Data:
### config.mk
export PLATFORM = sky130hd
export DESIGN_NAME = rename_ctrl
export DESIGN_NICKNAME = d
export VERILOG_FILES = /design/src/logic/rename_pkg.sv /design/src/logic/rename_ctrl.sv
export SDC_FILE = /design/constraint.sdc
export NUM_CORES = 1
export LEC_CHECK = 0
export BUFFER_PORTS_ARGS = -buffer_cell sky130_fd_sc_hd__buf_2
export CAP_MARGIN = 25
export CORE_UTILIZATION = 43
export DETAILED_ROUTE_END_ITERATION = 8
export HOLD_SLACK_MARGIN = 0.08
export PLACE_DENSITY = 0.91
export SETUP_SLACK_MARGIN = 0.02
export SYNTH_ARGS = -nofsm -noshare
export SYNTH_HDL_FRONTEND = slang
export SYNTH_SLANG_ARGS = --single-unit
### constraint.sdc
create_clock -name clk -period 6.25 [get_ports clk]
set_clock_uncertainty 0.1 [all_clocks]
set_input_delay 0.9375 -clock clk [delete_from_list [all_inputs] [get_ports clk]]
set_output_delay 0.9375 -clock clk [all_outputs]
set_load 0.005 [all_outputs]
### src/logic/rename_pkg.sv
`default_nettype none

package rename_pkg;

    // Architectural register ids.
    localparam int GPR_W   = 5;
    localparam int NUM_GPR = 1 << GPR_W;

    // Physical register ids.
    localparam int PREG_W = 6;

    // Register values.
    localparam int DATA_W = 32;

    typedef logic [GPR_W-1:0]  gpr_id_t;
    typedef logic [PREG_W-1:0] preg_id_t;
    typedef logic [DATA_W-1:0] reg_data_t;

    // Shared by the control FSM and the free list fill sequence.
    typedef enum logic [0:0] {
        RESET_INIT = 1'b0,  // Free list is being filled.
        RUN        = 1'b1   // Normal renaming.
    } ctrl_state_t;

endpackage

`default_nettype wire

### src/logic/rename_ctrl.sv
`timescale 1ns/1ps
`default_nettype none

module rename_ctrl (
    input  logic                 clk,
    input  logic                 arst_n,

    input  logic                 valid_rn0,
    input  logic                 dst_vld_rn0,
    input  logic                 src1_vld_rn0,
    input  logic                 src2_vld_rn0,

    input  logic                 init_done,
    input  logic                 empty,
    input  rename_pkg::preg_id_t alloc_preg,

    input  rename_pkg::preg_id_t map_psrc1,
    input  rename_pkg::preg_id_t map_psrc2,
    input  logic                 pend1,
    input  logic                 pend2,

    output logic                 stall_rn0,
    output logic                 alloc,

    output logic                 valid_rn1,
    output rename_pkg::preg_id_t pdst_rn1,
    output rename_pkg::preg_id_t psrc1_rn1,
    output rename_pkg::preg_id_t psrc2_rn1,
    output logic                 psrc1_pend_rn1,
    output logic                 psrc2_pend_rn1
);

    rename_pkg::ctrl_state_t state;
    rename_pkg::ctrl_state_t state_nxt;
    logic                    accept_rn0;

    always_comb begin
        state_nxt = state;
        if (state == rename_pkg::RESET_INIT && init_done) begin
            state_nxt = rename_pkg::RUN;
        end
    end

    always_ff @(posedge clk or negedge arst_n) begin
        if (!arst_n) begin
            state <= rename_pkg::RESET_INIT;
        end else begin
            state <= state_nxt;
        end
    end

    // Hold off fetch while filling or when no preg is left for a destination.
    assign stall_rn0  = (state == rename_pkg::RESET_INIT) | (valid_rn0 & dst_vld_rn0 & empty);
    assign accept_rn0 = valid_rn0 & ~stall_rn0;
    assign alloc      = accept_rn0 & dst_vld_rn0;

    always_ff @(posedge clk or negedge arst_n) begin
        if (!arst_n) begin
            valid_rn1 <= 1'b0;
        end else begin
            valid_rn1 <= accept_rn0;
        end
    end

    always_ff @(posedge clk) begin
        if (accept_rn0) begin
            pdst_rn1       <= alloc_preg;
            psrc1_rn1      <= src1_vld_rn0 ? map_psrc1 : '0;  // Unused source reads as preg 0.
            psrc2_rn1      <= src2_vld_rn0 ? map_psrc2 : '0;
            psrc1_pend_rn1 <= src1_vld_rn0 & pend1;
            psrc2_pend_rn1 <= src2_vld_rn0 & pend2;
        end
    end

endmodule

`default_nettype wire

# == Word-level counts from Yosys, hierarchy flattened ==
# Index checks and enable logic that the tools add are counted.
# totals
elab_cells,17
inputBits,28
out_inout_bits,23
reg_bits,22
# classes
n_reduce_logical,1
bitwise_logic,9
# ops
cell,n
$and 1x1->1,6
$not 1->1,2
$logic_and 1x1->1,1
$or 1x1->1,1

# == Logic depth before layout (Yosys ltp) ==
# Gate-level depths: netlist of run 1.
# depth
depth_word,6
ltp_mapped,2
mapped_depth_nobuf,2

# == Worst setup path before layout of run 1 ==
# No wires, ideal clock.
# synth_path
path_kind,input-to-reg
startpoint,input valid_rn0
endpoint,register pdst_rn1[0] (enable)
path_buffers,0
slack_ps,3696
arrival_time_ps,2049
cell_stages,2
setup_ps,405
t_required_ps,5745
cell_sequence,nand2_1 -> a21oi_1
# synth_between
elab_chain_len,5
# synth_rtl
element,line_no,source
from (decl),rename_ctrl.sv:8,"input logic valid_rn0,"
$and 1x1->1 (2 in a row),rename_ctrl.sv:53,assign stall_rn0 = (state == rename_pkg::RESET_INIT) | (valid_rn0 & dst_vld_rn0 & empty);
$or 1x1->1,rename_ctrl.sv:53,
$not 1->1,rename_ctrl.sv:54,assign accept_rn0 = valid_rn0 & ~stall_rn0;
$and 1x1->1 *,rename_ctrl.sv:54,
named net accept_rn0,rename_ctrl.sv:35,logic accept_rn0;
to (signal assigned),rename_ctrl.sv:67,pdst_rn1 <= alloc_preg;
to (decl),rename_ctrl.sv:26,"output rename_pkg::preg_id_t pdst_rn1,"
# Mark *: on every way through the listed nets, which the timed path passes. The rest lies on a longest branch.
# A chain may end at the register's enable or synchronous reset.

# == Worst setup path in the final report of run 1 ==
# layout_path
startpoint,input valid_rn0
endpoint,output alloc
# layout_between
elab_chain_len,6
# layout_rtl
element,line_no,source
$and 1x1->1 (2 in a row),rename_ctrl.sv:53,
$or 1x1->1,rename_ctrl.sv:53,
$not 1->1,rename_ctrl.sv:54,
$and 1x1->1 *,rename_ctrl.sv:54,
$and 1x1->1 *,rename_ctrl.sv:55,assign alloc = accept_rn0 & dst_vld_rn0;
to (decl),rename_ctrl.sv:23,"output logic alloc,"
# Every way passes the cells marked *; elsewhere a longest branch is shown, timed or not.

==> results of run 1 <==
worst reg2reg max path: cells and delay by family (launching register included):
family | cells | cell delay, ns
flip-flops | 1 | 0.38
AO/OA/AOI/OAI | 1 | 0.32
AND/OR/NAND/NOR | 1 | 0.10
buffers and inverters | 1 | 0.22
report_power, final:
| part | total (mW) | internal [mW] | switching [mW] |
|---|---|---|---|
| sequential | 0.172 | 0.170 | 0.00176 |
| clock | 0.0637 | 0.0233 | 0.0404 |
| combinational | 0.0275 | 0.0151 | 0.0124 |
| total | 0.263 | 0.208 | 0.0546 |
metrics by stage:
stage | instances | hold slack [ns] | total power [mW]
floorplan | 42 | 0.356 | 0.183
global placement | 116 | 0.376 | 0.200
detailed placement | 116 | 0.387 | 0.202
CTS | 120 | 0.288 | 0.263
global route | 121 | 0.274 | 0.275
finish | 121 | 0.296 | 0.263
area by class of cell:
| cell class | instances | area [um2] |
|---|---|---|
| Clock inverter | 1 | 3.75 |
| Timing Repair Buffer | 51 | 265 |
| Sequential cell | 22 | 651 |
| Tap cell | 24 | 30.0 |
| Clock buffer | 3 | 22.5 |
| Multi-Input combinational cell | 20 | 128 |
| Fill cell | 108 | 494 |
flip-flops by register name, summed over array words and instances, names as in the netlist:
name,cells
psrc1_rn1,6
psrc2_pend_rn1,1
psrc2_rn1,6
state,1
psrc1_pend_rn1,1
valid_rn1,1
pdst_rn1,6
placed cells by master, fill, tap and decap left out, drive strengths merged:
| cell type | netlist | final |
|---|---|---|
| buf | 0 | 51 |
| edfxtp | 20 | 20 |
| and2 | 14 | 14 |
| clkbuf | 0 | 3 |
| nand2 | 2 | 2 |
| dfrtp | 2 | 2 |
| nand3 | 1 | 1 |
| a21oi | 1 | 1 |
| nor3b | 1 | 1 |
| or2 | 1 | 1 |
| clkinv | 0 | 1 |
layer usage:
metal,track usage,vias to the layer above,share of wire
met2,0.303,34,0.53
li1,-,261,-
met4,0.0909,0,0.017
met3,0.0653,4,0.095
met1,0.156,249,0.36
met5,0,-,0
how the worst max path moves through the flow:
stage	startpoint	end	slack [ns]	depth (start not counted)
global placement	valid_rn0	alloc	3.85	4
floorplan	valid_rn0	pdst_rn1[0]$_DFFE_PP_	3.70	2
CTS	valid_rn0	alloc	3.83	4
finish	valid_rn0	alloc	3.84	4
detailed placement	dst_vld_rn0	psrc2_rn1[5]$_SDFFCE_PN0P_	3.83	2
global route	valid_rn0	alloc	3.81	4
cells by family after synthesis:
kind of cell / Yosys count
DFF: 22
AOI/OAI and AO/OA: 1
and+or+nand+nor: 19
==> metrics.md, run 1 <==
| Metric | Value |
|---|---|
| Startpoint types | `input port` |
| Setup violators final | `0` |
| CP required | `5.21 ns` |
| VDD IR max | `0.000125 V` |
| Critical path cell sequence | `buf_2, nand2_1, nor3b_2, buf_2` |
| Yosys reg bits | `22` |
| Share of layout cells above drive strength 1 | `0.577` |
| Post-Synthesis Mean Instance Area | `between 15 and 20 um2` |
| Number of flops mapped to enable cells by yosys | `20` |
| Number of antenna violations at the first check in global routing | `0` |
| Status | `complete, no violations` |
| Max_cap viols | `0` |
| Vias in the first global route | `513` |
| Slew @ Worst Pin | `0.386 ns` |
| CP arrival | `1.38 ns` |
| WP buf/inv | `2` |
| Setup_tns | `0 ns` |
| Maximum buffer depth of the clock tree | `2` |
| DRT antenna net count | `0` |
| Crit. End Element | `output port` |
| Commonest cells in the synthesized netlist | `edfxtp_1 (20), and2_1 (14), dfrtp_1 (2), nand2_1 (2)` |
| Post-CTS Setup Bufs | `0` |
| RSZ-0062 raised after global routing | `false` |
| Crit path kind | `in -> out` |
| Most frequent cell after synthesis | `edfxtp_1` |
| FF-to-FF End | `psrc1_rn1[3]$_SDFFCE_PN0P_` |
| HP Class | `in -> async` |
| Synth area leader | `edfxtp_1` |
| Placement row count | `14` |
| Reg-to-Reg Start | `state$_DFFE_PN0P_` |
| PD cells | `around 240 mW/mm2` |
| Vias post-DR | `roughly 550` |
| Die H | `between 40 and 50 um` |
| P_leak | `approximately 0.50 nW` |
| Worst Setup Slack post-DPL | `3.83 ns` |
| Clock sink total | `22` |
| Clock Latency Late Sink | `0.30 ns` |
| DRC viols | `0` |
| Mux cell area share after synthesis | `0` |
| Vias/cell | `4.53` |
| Post-CTS sizing | `0` |
| Synth Flop Type | `edfxtp_1` |
| First drt pass iteration count | `2` |
| Ys async rst share | `0.0909` |
| GPL Wtd Cong | `0.607` |
| CORE AREA | `0.00159 mm2` |
| Largest net degree at the start of global routing | `22` |
| Simple-gate portion of the synthesized area | `0.153` |
| Post-Syn Area | `774 um2` |
| Fin worst setup slack | `about 3.8 ns` |
| Initial Utilization | `0.486` |
| Top fanout value on the critical path | `2` |
| Slew HR | `0.743` |
| Root Driver | `clkbuf_4` |
| Crit path top cell by count | `buf_2` |
| Global-route wire length before repair | `roughly 2200 um` |
| GR Util All Layers | `0.166` |
| Ranking of synthesized cells by area | `edfxtp_1 (78%), and2_1 (11%), dfrtp_1 (6.5%)` |
| Adder-Cell Fraction of Synth Area | `0` |
| Period utilization | `0.386` |
| R2R Setup Slk | `4.85 ns` |
| Nets | `around 130` |
| Final hold violation count | `0` |
| Finished Core Util | `0.690` |
| CP delay by family, top | `simple AND/OR/NAND/NOR gates` |
| Die area | `0.00197 mm2` |
| Ys Warns | `0` |
| Reg2reg path depth | `3` |
| Fmax achieved | `414 MHz` |
| Post-synthesis compound-gate area fraction | `0.00646` |
| Worst path max stage delay | `roughly 0.15 ns` |
| Synth Net Count | `70` |
| Dpl cell area | `0.00106 mm2` |
| Clock Pin Slew Worst Setup and Hold Paths | `approximately 0.11 ns` |
| Share of the yosys chip area belonging to registers | `0.840` |
| Final Instance Area | `0.00110 mm2` |
| Ant. Diodes | `0` |
| Syn Inst Count | `42` |
| Grt total ovfl | `0` |
| Io pins | `51` |
| Synth cell types | `8` |
| Main combinational cell family by area after synthesis | `simple AND/OR/NAND/NOR gates` |
| TritonCTS Buffers | `3` |
| Synth top area share | `0.775` |
| Die X | `between 40 and 50 um` |
| Number of I/O port buffers | `50` |
| Initial DRC count | `6` |
| Area growth syn-to-layout | `42.0%` |
| Pins Over Slew Limit | `0` |
| Hold-fix buffers, CTS | `0` |
| CTS H-Tree Depth | `1` |
| Crit-path slowest cell | `nor3b_2` |
| CTS tree | `yes` |
| Crit path time final | `~2.4 ns` |
| Final wirelength | `1510 um` |
| Post-DR wirelength/cell | `12.5 um` |
| Synth Area in XOR/XNOR | `0` |
No activity file was read; power rests on OpenSTA's default activity.
==> run 2, diff against run 1 <==
--- a/config.mk
+++ b/config.mk
@@ -7,10 +7,10 @@
 export LEC_CHECK = 0
 export BUFFER_PORTS_ARGS = -buffer_cell sky130_fd_sc_hd__buf_2
 export CAP_MARGIN = 25
-export CORE_UTILIZATION = 43
+export CORE_UTILIZATION = 36
 export DETAILED_ROUTE_END_ITERATION = 8
 export HOLD_SLACK_MARGIN = 0.08
-export PLACE_DENSITY = 0.91
+export PLACE_DENSITY = 0.82
 export SETUP_SLACK_MARGIN = 0.02
 export SYNTH_ARGS = -nofsm -noshare
 export SYNTH_HDL_FRONTEND = slang
==> constraint.sdc (replaced) <==
create_clock -name clk -period 2 [get_ports clk]
set_clock_uncertainty 0.1 [all_clocks]
set_input_delay 0.3 -clock clk [delete_from_list [all_inputs] [get_ports clk]]
set_output_delay 0.3 -clock clk [all_outputs]
set_load 0.005 [all_outputs]
==> run 2 against run 1 <==
  * Power rose to 3.6 times the previous value
  * Largest cell class unchanged
  * Wire length fell by 1.8%
  * Critical endpoint unchanged
  * Sequential share of layout area fell by 4.6 points
  * Clock power rose to 5.1 times the previous value
  * Sequential power rose to 3.1 times the previous value
  * Sequential cell count did not move
  * Highest routed layer unchanged
==> metrics.md, run 2 (synthesis results as in run 1) <==
| Metric | Value |
|---|---|
| Status | `complete, no violations (unchanged)` |
| TritonCTS Buffers | `3 (unchanged)` |
| Die H | `48.4 um (was 44.4 um)` |
| Final hold violation count | `0 (unchanged)` |
| Top fanout value on the critical path | `3 (was 2)` |
| Ant. Diodes | `0 (unchanged)` |
| Global routing's busiest layer | `met2 (unchanged)` |
| RSZ-0062 raised after global routing | `false (unchanged)` |
| Maximum buffer depth of the clock tree | `2 (unchanged)` |
| Nets | `133 (was 126)` |
| GPL Wtd Cong | `0.666 (was 0.607)` |
| DRT antenna net count | `0 (unchanged)` |
| Final Instance Area | `0.00119 mm2 (was 0.00110 mm2)` |
| Most frequent cells in the layout | `buf_2 (50), edfxtp_1 (20), and2_1 (14), dlygate4sd3_1 (7), clkbuf_4 (3) (was buf_2 (50), edfxtp_1 (20), and2_1 (14), clkbuf_4 (3))` |
| CTS tree | `yes (unchanged)` |
| Number of antenna violations at the first check in global routing | `0 (unchanged)` |
| Period utilization | `0.724` |
| CP delay by family, top | `flip-flops (was simple AND/OR/NAND/NOR gates)` |
| Share of layout cells above drive strength 1 | `0.548 (was 0.577)` |
| Die X | `48.4 um (was 44.4 um)` |
| Initial Utilization | `0.387 (was 0.486)` |
| Post-CTS sizing | `0 (unchanged)` |
| Post-DR wirelength/cell | `11.3 um (was 12.5 um)` |
| Crit path time final | `between 1 and 1.5 ns` |
| CP arrival | `1.05 ns (was 1.38 ns)` |
| Grt total ovfl | `0 (unchanged)` |
| CTS H-Tree Depth | `1 (unchanged)` |
| Crit path kind | `reg -> out (was in -> out)` |
| Post-CTS Setup Bufs | `0 (unchanged)` |
| CP required | `1.60 ns (was 5.21 ns)` |
| Startpoint types | `flip-flop (was input port)` |
| Global-route wire length before repair | `2300 um (was 2200 um)` |
| Slew HR | `0.835 (was 0.743)` |
| Placement row count | `16 (was 14)` |
| Clock sink total | `22 (unchanged)` |
| M2 GR Usage | `0.221 (was 0.303)` |
| Fmax achieved | `between 600 and 700 MHz` |
| CORE AREA | `0.00200 mm2 (was 0.00159 mm2)` |
| Most common library cell in the layout ignoring fill and taps | `buf_2 (unchanged)` |
| Pins Over Slew Limit | `0 (unchanged)` |
| Area growth syn-to-layout | `54.0% (was 42.0%)` |
| Clock Pin Slew Worst Setup and Hold Paths | `0.11 ns (about the same)` |
| Setup_tns | `0 ns (unchanged)` |
| P_leak | `0.537 nW (was 0.497 nW)` |
| Largest net degree at the start of global routing | `22 (unchanged)` |
| Dpl cell area | `0.00107 mm2 (was 0.00106 mm2)` |
| Setup violators final | `0 (unchanged)` |
| Met3 GRT Util | `0.0409 (was 0.0653)` |
| Clock Latency Late Sink | `0.29 ns (was 0.30 ns)` |
| Vias/cell | `4.36 (was 4.53)` |
| DRC viols | `0 (unchanged)` |
| Largest regs | `pdst_rn1: 6 flops, psrc1_rn1: 6 flops, psrc2_rn1: 6 flops (unchanged)` |
| PD cells | `803 mW/mm2 (was 239 mW/mm2)` |
| Worst path max stage delay | `0.38 ns (was 0.15 ns)` |
| Vias in the first global route | `569 (was 513)` |
| Critical path cell sequence | `nand2_1, nor3b_2, buf_2 (was buf_2, nand2_1, nor3b_2, buf_2)` |
| WP buf/inv | `1 (was 2)` |
| GR Util All Layers | `0.133 (was 0.166)` |
| Initial DRC count | `5 (was 6)` |
| Crit. End Element | `output port (unchanged)` |
| First drt pass iteration count | `3 (was 2)` |
| Root Driver | `clkbuf_4 (unchanged)` |
| Number of I/O port buffers | `50 (unchanged)` |
| Io pins | `51 (unchanged)` |
| Vias post-DR | `571 (was 548)` |
| HP Class | `in -> reg (was in -> async)` |
| Die area | `0.00234 mm2 (was 0.00197 mm2)` |
| Max_cap viols | `0 (unchanged)` |
| Final wirelength | `1480 um (was 1510 um)` |
| Crit-path slowest cell | `dfrtp_1 (was nor3b_2)` |
| M1 GR Usage | `0.127 (was 0.156)` |
| VDD IR max | `0.000414 V (was 0.000125 V)` |
| Slew @ Worst Pin | `0.247 ns (was 0.386 ns)` |
## run 2: cell count changes in the layout (fill, tap and decap cells not counted)
| cell | delta |
|---|---|
| dlygate4sd3_1 | +7 |
| buf_4 | +1 |
| buf_8 | -1 |
| bufinv_16 | +1 |
| clkinv_1 | -1 |
## run 2: per-layer routing
layer  part of all wire  vias to the layer above  routed length, um
met2               0.46                       46                680
met5                  0                        -                  0
met3               0.11                       12                169
li1                   -                      276                  -
met4              0.064                        0                 95
met1               0.36                      237                536
## run 2: worst paths after layout
check	start	end	slack (ns)	cells past startpoint
max in group asynchronous	arst_n	valid_rn1$_DFF_PN0_	1.51	2
setup reg to reg	state$_DFFE_PN0P_	psrc1_rn1[3]$_SDFFCE_PN0P_	0.75	3
hold / removal	init_done	state$_DFFE_PN0P_	0.09	2
setup / recovery	state$_DFFE_PN0P_	alloc	0.55	3
min in group asynchronous	arst_n	state$_DFFE_PN0P_	0.20	2
hold reg to reg	state$_DFFE_PN0P_	state$_DFFE_PN0P_	0.41	1
## run 2: repair_timing
action / in CTS / in global routing
hold buffers: 6 / 1
setup endpoints to repair: 0 / 0
hold endpoints to repair: 7 / 1
## run 2: power by group
group	leakage [nW]	switching (mW)	internal, mW
Combinational	0.292	0.0401	0.0543
Clock	0.0279	0.124	0.202
Sequential	0.217	0.00564	0.531
## run 2: per-stage QoR
stage                util  hold slack (ns)  instances  setup slack, ns  total power, mW
finish              0.596           0.0937        131            0.551            0.958
global route        0.596           0.0958        131            0.472            0.989
CTS                 0.591           0.0858        130            0.546            0.963
detailed placement  0.534         -0.00993        120            0.731            0.630
global placement    0.534          -0.0140        120            0.739            0.628
floorplan               -          -0.0956         42           0.0332            0.572
## run 2: area by class of cell
cell class	count	area [um2]
repair buffers	58	328
fillers	156	810
well taps	27	33.8
flip-flops and latches	22	651
clock buffers	3	22.5
clock inverters	1	30.0
multi-input cells	20	128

Assignment:
Print only what lies in the material above starting at the line with "5.1 times the previous value" and ending at the line with "Global routing's busiest", every line exactly as given.

Answer box:
  * Clock power rose to 5.1 times the previous value
  * Sequential power rose to 3.1 times the previous value
  * Sequential cell count did not move
  * Highest routed layer unchanged
==> metrics.md, run 2 (synthesis results as in run 1) <==
| Metric | Value |
|---|---|
| Status | `complete, no violations (unchanged)` |
| TritonCTS Buffers | `3 (unchanged)` |
| Die H | `48.4 um (was 44.4 um)` |
| Final hold violation count | `0 (unchanged)` |
| Top fanout value on the critical path | `3 (was 2)` |
| Ant. Diodes | `0 (unchanged)` |
| Global routing's busiest layer | `met2 (unchanged)` |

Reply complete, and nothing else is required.